As revealed by immunohistochemical staining, EphrinB2 showed stronger and more intense signals in 15-Deoxy-∆^12,14-PGJ₂-NC-treated animals, correlating with the observed increase in new bone formation, compared with other groups. In the control animals, the protein expression of EphrinB2 started to increase from day 3, peaked on day 14, and then declined on day 28. In contrast, EphrinB2 protein levels peaked on day 7 and declined by the end of the study in 15d-PGJ₂-NC-treated animals. 15d-PGJ₂ also increased the level of EphrinB2, but only with a statistically significant difference on days 3 and 7. Immunostaining of OPG demonstrated a relatively weak expression in both osteocytes and bone lining cells. The area of positive staining for OPG was largest on day 3 and decreased in a time-dependent fashion on days 7, 14, and 28 in control animals. Meanwhile, interference by 15d-PGJ₂-NC resulted in the appearance of the greatest OPG-positive staining area on day 7. These immunostaining results suggested that 15d-PGJ₂-NC might have increased the levels and prolonged the duration of EphrinB2 and OPG protein expression. While BMP-6 and PDGF-B were known to be involved in modulating recruitment, proliferation, and differentiation of osteoprogenitor cells, EphrinB2 and OPG played important roles in promoting the differentiation and maturation of osteoblasts and inhibiting the differentiation of osteoclasts.[26,27] As the receptor of EphrinB2, EphB4, and EphrinB2 composed the pathway adjusting the osteoblast and osteoclast differentiation for the bone homeostasis, it was found that EphB4's and EphrinB2's expression in osteoblast surface could activate each other.[26] Typically, the stimulation of EphB4 by EphrinB2 produced a positive signal to promote osteoblast differentiation and maturation. Conversely, the inversion signal of EphB4 activation of EphrinB2, inhibited the differentiation of osteoclasts. In the present study, the increased new bone formation by 15d-PGJ₂-NC might be related to the regulation of differentiation of both osteoblasts and osteoclasts induced by the elevated expression of these bone-related factors.

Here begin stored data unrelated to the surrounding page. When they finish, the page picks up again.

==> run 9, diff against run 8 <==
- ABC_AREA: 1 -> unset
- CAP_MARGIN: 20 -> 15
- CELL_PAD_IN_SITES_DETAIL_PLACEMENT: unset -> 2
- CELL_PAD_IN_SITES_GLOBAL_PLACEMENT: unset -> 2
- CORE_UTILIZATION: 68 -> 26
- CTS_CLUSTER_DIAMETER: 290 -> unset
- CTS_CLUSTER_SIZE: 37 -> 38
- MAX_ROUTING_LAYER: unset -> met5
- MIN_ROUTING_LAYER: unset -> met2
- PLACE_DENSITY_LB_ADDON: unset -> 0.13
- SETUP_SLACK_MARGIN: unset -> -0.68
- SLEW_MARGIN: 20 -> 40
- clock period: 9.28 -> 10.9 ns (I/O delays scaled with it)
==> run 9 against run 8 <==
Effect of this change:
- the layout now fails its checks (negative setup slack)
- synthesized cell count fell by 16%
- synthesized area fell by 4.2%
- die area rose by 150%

In the current study, the observed decrease in pro-inflammatory cytokines and increase in the expression of growth factors were accompanied by an increase in new bone volume. However, more studies are needed to clarify whether the increase of new bone formation induced by 15d-PGJ₂ was attributed to the reduction of inflammatory response mediated by IL-6, IL-1β, and TNF-α or the activation of bone cells. Due to the limitation of the present study, 99.8% 15d-PGJ₂ has been released from the PLGA nanoparticles within 360 min. Further studies on other methods such as 3-dimensional printing nano-scaffold for improved control release of 15d-PGJ₂ should be investigated.

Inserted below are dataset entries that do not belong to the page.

JK:
// cpu_8b
module cpu_8b(
    input wire clk,
    input wire rst,
    output wire halt,
    output wire mem_we,
    output wire [7:0] mem_addr,
    output wire [7:0] mem_wdata,
    input wire [7:0] mem_rdata
);
Size: roughly 47 flip-flops, about 28 I/O pins.
export LEC_CHECK = 0
export ABC_AREA = 1
export CAP_MARGIN = 20
export CORE_MARGIN = 2
export CORE_UTILIZATION = 72
export CTS_CLUSTER_DIAMETER = 103
export CTS_CLUSTER_SIZE = 78
export HOLD_SLACK_MARGIN = -0.1
export PLACE_DENSITY_LB_ADDON = 0.2
export SLEW_MARGIN = 20
create_clock -name core_clock -period 3.37 [get_ports {clk}]
run.sh (not shown) runs the stock make flow with config.mk's settings and CLKGATE_MAP_FILE=.
Stage in which a tool error killed JK: global routing (5_1_grt).
diff inputs: JK => MS
==> flow/config.mk <==
export PLATFORM = sky130hd
export DESIGN_NAME = cpu_8b
export DESIGN_NICKNAME = cpu_8b
export VERILOG_FILES = /design/flow/design.v
export SDC_FILE = /design/flow/constraint.sdc
export NUM_CORES = 4
export LEC_CHECK = 0
export CAP_MARGIN = 20
export CORE_MARGIN = 2
export CORE_UTILIZATION = 65
export SLEW_MARGIN = 20
==> flow/constraint.sdc <==
create_clock -name core_clock -period 4.1 [get_ports {clk}]
set_input_delay 0.8200 -clock core_clock [delete_from_list [all_inputs] [get_ports {clk}]]
set_output_delay 0.8200 -clock core_clock [all_outputs]
set_load 0.01 [all_outputs]
### Flow results
MS did not stop at any stage, and its layout met the timing, DRC and antenna checks.
Going from JK to MS, die size rose 9.9%, chip area in the Yosys report has decreased, share of the yosys chip area belonging to registers held steady.
Summary — pre-CTS setup slack, MS relative to JK: higher, by 99 ps.


The RTL this note starts from:
==> flow/design.v <==
module control_unit(
    input wire [7:0] instr,          
    input wire [2:0] state,          
    input wire zf,                   
    input wire reset,                
    output reg [2:0] next_state,     
    output reg pc_we,                
    output reg pc_sel,               
    output reg pc_jmp_sel,           
    output reg [3:0] pc_offset,      
    output reg addr_sel,             
    output reg [3:0] addr_offset,    
    output reg mem_sel,              
    output reg mem_we,               
    output reg [2:0] alu_opcode,     
    output reg alu_sel_a,            
    output reg alu_sel_b,            
    output reg alu_we,               
    output reg zf_we,                
    output reg ir_we,                
    output reg a_sel,                
    output reg a_we,                 
    output reg b_sel,                
    output reg b_we,                 
    output reg halt                  
);
    localparam ADD    = 3'b000;
    localparam AND    = 3'b001;
    localparam NOT    = 3'b010;
    localparam LOAD   = 3'b011;
    localparam STORE  = 3'b100;
    localparam JUMP   = 3'b101;
    localparam JUMPz  = 3'b110;
    localparam HALT   = 3'b111;
    localparam FETCH      = 3'b000; 
    localparam DECODE     = 3'b001;
    localparam EXECUTE    = 3'b010;
    localparam MEMORY     = 3'b011;
    localparam WRITEBACK  = 3'b100;
    localparam HALT_STATE = 3'b101;
    localparam IDLE       = 3'b110;
    always @(*) begin
        pc_we = 0;               
        pc_sel = 0;              
        pc_jmp_sel = 0;          
        pc_offset = 4'b0000;     
        addr_sel = 0;            
        addr_offset = 4'b0000;   
        mem_sel = 0;             
        mem_we = 0;              
        alu_opcode = 3'b000;     
        alu_sel_a = 0;           
        alu_sel_b = 0;           
        alu_we = 0;              
        zf_we = 0;               
        ir_we = 0;               
        a_sel = 0;               
        a_we = 0;                
        b_sel = 0;               
        b_we = 0;                
        halt = 0;                
        next_state = FETCH;      
        if (reset) begin
            next_state = FETCH;      
        end
        else begin
            case (state)
                FETCH: begin                     
                    next_state = DECODE;         
                    pc_we = 1;                   
                    ir_we = 1;                   
                end
                DECODE: begin    
                    case (instr[7:5])       
                        ADD, AND, NOT, JUMP, JUMPz: begin
                            next_state = EXECUTE;       
                        end
                        LOAD, STORE: begin
                            next_state = MEMORY;
                        end
                        HALT: begin
                            next_state = HALT_STATE;
                        end
                    endcase
                end
                EXECUTE: begin                           
                    case (instr[7:5])
                        ADD, AND: begin
                            alu_opcode = instr[7:5];     
                            alu_sel_a = instr[3];        
                            alu_sel_b = instr[2];        
                            alu_we = 1;                  
                            zf_we = 1;                   
                            next_state = WRITEBACK;
                        end
                        NOT: begin
                            alu_opcode = instr[7:5];     
                            alu_sel_a = instr[3];        
                            alu_we = 1;                  
                            zf_we = 1;                   
                            next_state = WRITEBACK;
                        end
                        JUMP: begin
                            pc_jmp_sel = instr[4];       
                            pc_offset = instr[3:0];      
                            pc_sel = 1;                  
                            pc_we = 1;                   
                            next_state = IDLE;
                        end
                        JUMPz: begin
                            if (zf == 1) begin
                                pc_jmp_sel = instr[4];   
                                pc_offset = instr[3:0];  
                                pc_sel = 1;              
                                pc_we = 1;               
                            end
                            next_state = IDLE;
                        end
                    endcase
                end
                MEMORY: begin                                    
                    case (instr[7:5])
                        LOAD: begin
                            addr_offset = instr[3:0];    
                            addr_sel = 1;                
                            next_state = WRITEBACK;
                        end
                        STORE: begin
                            addr_offset = instr[3:0];    
                            addr_sel = 1;                
                            mem_sel = instr[4];          
                            mem_we = 1;                  
                            next_state = IDLE;
                        end
                    endcase
                end
                WRITEBACK: begin                         
                    case (instr[7:5])
                        ADD, AND, NOT: begin
                            if (instr[4] == 0) begin
                                a_sel = 1;               
                                a_we = 1;                
                            end else begin
                                b_sel = 1;               
                                b_we = 1;                
                            end
                            next_state = FETCH;
                        end
                        LOAD: begin
                            if (instr[4] == 0) begin
                                a_we = 1;            
                            end else begin
                                b_we = 1;            
                            end
                            next_state = FETCH;
                        end
                    endcase
                end 
                HALT_STATE: begin
                    halt = 1;
                    next_state = HALT_STATE;
                end
                IDLE: begin
                    next_state = FETCH;
                end
            endcase
        end
    end
endmodule
module alu(
    input wire [2:0] opcode,         
    input wire [7:0] a,              
    input wire [7:0] b,              
    output reg [7:0] y,              
    output reg zf                    
);
    localparam ADD = 3'b000;         
    localparam AND = 3'b001;         
    localparam NOT = 3'b010;         
always @(*) begin
    zf = 0;
    case (opcode)
        ADD: begin             
            y = a + b;
        end
        AND: begin              
            y = a & b;
        end
        NOT: begin              
            y = ~a;
        end
        default: begin               
            y = 8'b00000000;
        end
    endcase
    if (y == 8'b00000000) begin
        zf = 1;
    end
end
endmodule
module register #(
    parameter WIDTH = 8
)(
    input wire clk,                  
    input wire rst,                  
    input wire we,                   
    input wire [WIDTH-1:0] d,        
    output reg [WIDTH-1:0] q         
);
    always @(posedge clk) begin      
        if (rst) begin
            q <= {WIDTH{1'b0}};      
        end else if (we) begin
            q <= d;                  
        end
    end
endmodule
module mux_2to1 (
    input wire [7:0] in0,    
    input wire [7:0] in1,    
    input wire sel,          
    output wire [7:0] out    
);
    assign out = sel ? in1 : in0;
endmodule
module adder(
    input wire [7:0] a,
    input wire [7:0] b,
    output wire [7:0] sum
);
    assign sum = a + b;
endmodule
module zext(
    input wire [3:0] in,
    output wire [7:0] out
);
assign out = {4'b0000, in};
endmodule
module cpu_8b(
    input wire clk,
    input wire rst,
    output wire halt,
    output wire mem_we,
    output wire [7:0] mem_addr,
    output wire [7:0] mem_wdata,
    input wire [7:0] mem_rdata
);
    wire [7:0] mem_d_i;
    wire [7:0] mem_d_o;
    assign mem_wdata = mem_d_i;
    assign mem_d_o = mem_rdata;
    wire [2:0] alu_opcode;
    wire [7:0] alu_a;
    wire [7:0] alu_b;
    wire a_we;
    wire [7:0] a_reg_i;
    wire [7:0] a_reg_o;
    wire b_we;
    wire [7:0] b_reg_i;
    wire [7:0] b_reg_o;
    wire alu_we;
    wire [7:0] alu_res_next;
    wire [7:0] alu_res;
    wire zf_we;
    wire zf_next;
    wire zf;
    wire ir_we;
    wire [7:0] instr;
    wire [2:0] next_state;
    wire [2:0] state;
    wire pc_we;
    wire [7:0] pc_next;
    wire [7:0] pc;
    wire alu_sel_a;
    wire alu_sel_b;
    wire a_sel;
    wire b_sel;
    wire mem_sel;
    wire [7:0] offset_addr;
    wire addr_sel;
    wire [7:0] addr_offset_zext;
    wire [3:0] addr_offset;
    wire [3:0] pc_offset;
    wire [7:0] pc_offset_zext;
    wire [7:0] inc_pc;
    wire [7:0] new_pc;
    wire pc_sel;
    wire [7:0] jmp_reg_val;
    wire pc_jmp_sel;
    control_unit cpu_control(
        .instr(instr),
        .state(state),
        .zf(zf),
        .reset(rst),
        .next_state(next_state),
        .pc_we(pc_we),
        .pc_sel(pc_sel),
        .pc_jmp_sel(pc_jmp_sel),
        .pc_offset(pc_offset),
        .addr_sel(addr_sel),
        .addr_offset(addr_offset),
        .mem_sel(mem_sel),
        .mem_we(mem_we),
        .alu_opcode(alu_opcode),
        .alu_sel_a(alu_sel_a),
        .alu_sel_b(alu_sel_b),
        .alu_we(alu_we),
        .zf_we(zf_we),
        .ir_we(ir_we),
        .a_sel(a_sel),
        .a_we(a_we),
        .b_sel(b_sel),
        .b_we(b_we),
        .halt(halt)
    );
    alu alu_unit(
        .opcode(alu_opcode),
        .a(alu_a),
        .b(alu_b),
        .y(alu_res_next),
        .zf(zf_next)
    );
    register #(.WIDTH(8)) a_register(
        .clk(clk),
        .rst(rst),
        .we(a_we),
        .d(a_reg_i),
        .q(a_reg_o)
    );
    register #(.WIDTH(8)) b_register(
        .clk(clk),
        .rst(rst),
        .we(b_we),
        .d(b_reg_i),
        .q(b_reg_o)
    );
    register #(.WIDTH(8)) alu_register(
        .clk(clk),
        .rst(rst),
        .we(alu_we),
        .d(alu_res_next),
        .q(alu_res)
    );
    register #(.WIDTH(1)) zf_register(
        .clk(clk),
        .rst(rst),
        .we(zf_we),
        .d(zf_next),
        .q(zf)
    );
    register #(.WIDTH(8)) instruction_register(
        .clk(clk),
        .rst(rst),
        .we(ir_we),
        .d(mem_d_o),
        .q(instr)
    );
    register #(.WIDTH(3)) state_register(
        .clk(clk),
        .rst(rst),
        .we(1'b1),
        .d(next_state),
        .q(state)
    );
    register #(.WIDTH(8)) program_counter(
        .clk(clk),
        .rst(rst),
        .we(pc_we),
        .d(pc_next),
        .q(pc)
    );
    mux_2to1 alu_a_mux(
        .in0(a_reg_o),
        .in1(b_reg_o),
        .sel(alu_sel_a),
        .out(alu_a)
    );
    mux_2to1 alu_b_mux(
        .in0(a_reg_o),
        .in1(b_reg_o),
        .sel(alu_sel_b),
        .out(alu_b)
    );
    mux_2to1 a_register_mux(
        .in0(mem_d_o),
        .in1(alu_res),
        .sel(a_sel),
        .out(a_reg_i)
    );
    mux_2to1 b_register_mux(
        .in0(mem_d_o),
        .in1(alu_res),
        .sel(b_sel),
        .out(b_reg_i)
    );
    mux_2to1 mem_data_mux(
        .in0(a_reg_o),
        .in1(b_reg_o),
        .sel(mem_sel),
        .out(mem_d_i)
    );
    mux_2to1 mem_addr_mux(
        .in0(pc),
        .in1(offset_addr),
        .sel(addr_sel),
        .out(mem_addr)
    );
    adder addr_adder(
        .a(addr_offset_zext),
        .b(pc),
        .sum(offset_addr)
    );
    zext addr_zext(
        .in(addr_offset),
        .out(addr_offset_zext)
    );
    zext pc_zext(
        .in(pc_offset),
        .out(pc_offset_zext)
    );
    mux_2to1 pc_mux(
        .in0(inc_pc),
        .in1(new_pc),
        .sel(pc_sel),
        .out(pc_next)
    );
    adder inc_pc_adder(
        .a(pc),
        .b(8'b00000001),
        .sum(inc_pc)
    );
    adder new_pc_adder(
        .a(pc_offset_zext),
        .b(jmp_reg_val),
        .sum(new_pc)
    );
    mux_2to1 jump_mux(
        .in0(a_reg_o),
        .in1(b_reg_o),
        .sel(pc_jmp_sel),
        .out(jmp_reg_val)
    );
endmodule
clock: 3.22 ns
lec_check: 0
abc_area: 1
cap_margin: 20
core_aspect_ratio: 1.07
core_margin: 2
core_utilization: 72
cts_cluster_diameter: 108
cts_cluster_size: 80
gpl_routability_driven: 1
gpl_timing_driven: 1
max_routing_layer: met4
place_density_lb_addon: 0.28
slew_margin: 35
The starting point stopped in 5_1_grt, error GRT-0232.
Change:
CORE_UTILIZATION = 41   (was 72)
CTS_CLUSTER_SIZE = default   (was 80)
GPL_TIMING_DRIVEN = 0   (was 1)
PLACE_DENSITY_LB_ADDON = 0.15   (was 0.28)
clock period = 5.66 ns   (was 3.22 ns; I/O delays follow)
The new run finished with timing, DRC and antenna clean.
Synthesized area is unchanged.
Die area rises by well over a third.
Synthesized cell count is unchanged.
Change:
ABC_AREA = 0   (was 1)
CORE_UTILIZATION = 60   (was 41)
CTS_CLUSTER_SIZE = 98   (was default)
GPL_TIMING_DRIVEN = 1   (was 0)
TNS_END_PERCENT = 30   (was default)
What happened: The new run produced a clean layout; flip-flop count does not change; final area shrinks by 2.1%; global-route usage grows by 6.6 points; via count shrinks by 6.8%; setup slack loses 0.15 ns; total power shrinks by 3.0%.
Change:
ABC_AREA = 1   (was 0)
CORE_UTILIZATION = 72   (was 60)
CTS_CLUSTER_SIZE = default   (was 98)
HOLD_SLACK_MARGIN = -0.08   (was default)
PLACE_DENSITY_LB_ADDON = 0.04   (was 0.15)
SETUP_SLACK_MARGIN = 0.44   (was default)
SLEW_MARGIN = 5   (was 35)
TNS_END_PERCENT = 40   (was 30)
clock period = 1.79 ns   (was 5.66 ns; I/O delays follow)
The new run stopped in 3_5_place_dp.
Die area came out lower by 16%.
Synthesized cell count came out higher by 24%.
Synthesized area came out higher by 0.31%.
Change:
CORE_UTILIZATION = 60   (was 72)
CTS_CLUSTER_SIZE = 98   (was default)
HOLD_SLACK_MARGIN = default   (was -0.08)
PLACE_DENSITY = 0.35   (was default)
PLACE_DENSITY_LB_ADDON = default   (was 0.04)
SETUP_SLACK_MARGIN = 0.85   (was 0.44)
SLEW_MARGIN = 35   (was 5)
TNS_END_PERCENT = 30   (was 40)
clock period = 5.66 ns   (was 1.79 ns; I/O delays follow)
Result: The new run completed without violations. Area after synthesis is unchanged. Die size climbs by about 20%. Synthesized cell count stays the same.


job 8492:
// cpu_8b: RTL as listed in full above, without the edits since
make LEC_CHECK=0 ABC_AREA=1 CAP_MARGIN=20 CORE_ASPECT_RATIO=1.07 CORE_MARGIN=2 CORE_UTILIZATION=72 CTS_CLUSTER_DIAMETER=108 GPL_ROUTABILITY_DRIVEN=1 GPL_TIMING_DRIVEN=1 HOLD_SLACK_MARGIN=-0.08 MAX_ROUTING_LAYER=met4 PLACE_DENSITY_LB_ADDON=0.21 SLEW_MARGIN=5 TNS_END_PERCENT=40 finish   # period 1.89 ns
Job 8492 failed in detailed placement with DPL-0033.
### job 8492 -> job 6612
- changing CORE_UTILIZATION from 72 to 70
- changing PLACE_DENSITY_LB_ADDON from 0.21 to 0.15
- setting CTS_CLUSTER_SIZE to 98 for the first time
- changing SLEW_MARGIN from 5 to 35
- changing TNS_END_PERCENT from 40 to 30
- removing HOLD_SLACK_MARGIN (formerly -0.08)
- changing the clock period (ns, I/O delays scaled along) from 1.89 to 5.66
### Flow results
Reported for job 8492 and job 6612, post-synthesis compound-gate area fraction turned out identical to the last digit. [job 6612] final estimated routing congestion in global placement fell 1.1% relative to job 8492. Compared with job 8492, die span in y in job 6612 increased slightly. Looking at job 8492 and job 6612, the xor/xnor cell area share of the yosys netlist is a wash. Die width (job 6612 over job 8492): increase, about 1.3%. Of job 8492 and job 6612, only job 6612 finishes the flow clean. Job 8492 | ERROR | detailed placement.
Here is what was changed in the inputs of job 7547 compared with job 6612.
- SETUP_SLACK_MARGIN: unset -> 0.47
- PLACE_DENSITY_LB_ADDON: 0.15 -> 0.21
- CORE_UTILIZATION: 70 -> 72
- TNS_END_PERCENT: 30 -> 40
- CTS_CLUSTER_SIZE: 98 -> unset
- HOLD_SLACK_MARGIN: unset -> -0.08
- SLEW_MARGIN: 35 -> 5
- the clock period (ns, I/O delays scaled along): 5.66 -> 1.79
Findings:
Job 7547 did not run to completion, as it errored out during detailed placement. From job 6612 to job 7547, post-synth tally of flip-flops with integrated enable did not move at all. Starting density of the core ended up 3.8 points higher on job 7547 than on job 6612. | die span in x | lower: job 7547 |. Against job 6612, core box area in job 7547 came out better. Relative to job 6612, the vertical extent of the die measured on job 7547 has decreased slightly. Reported for job 7547 and job 6612, area after synthesis turned out identical to the last digit. Re chip area estimate from yosys synthesis: no difference whatsoever between job 7547 and job 6612. Looking at total die size, job 7547 sits 150 µm² lower than job 6612 does. Compared with job 6612, job 7547 shows placer's final routability congestion estimate that has gone up by a little under 10%.
Power is estimated from default activity; no workload was simulated.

In conclusion, the delivery of 15d-PGJ₂ not only clearly decreased inflammatory mediators, shifting the inflammatory response to a rapid resolution of inflammation, but also showed the potential to promote the process of bone repair by increasing the relevant bone growth factors. These findings altogether indicated that the 15d-PGJ₂ might be a potentially useful therapeutic agent for a wide range of complex inflammatory conditions involving bone disorders, including periodontal diseases.

Supplementary information is linked to the online version of the paper on the Chinese Medical Journal website.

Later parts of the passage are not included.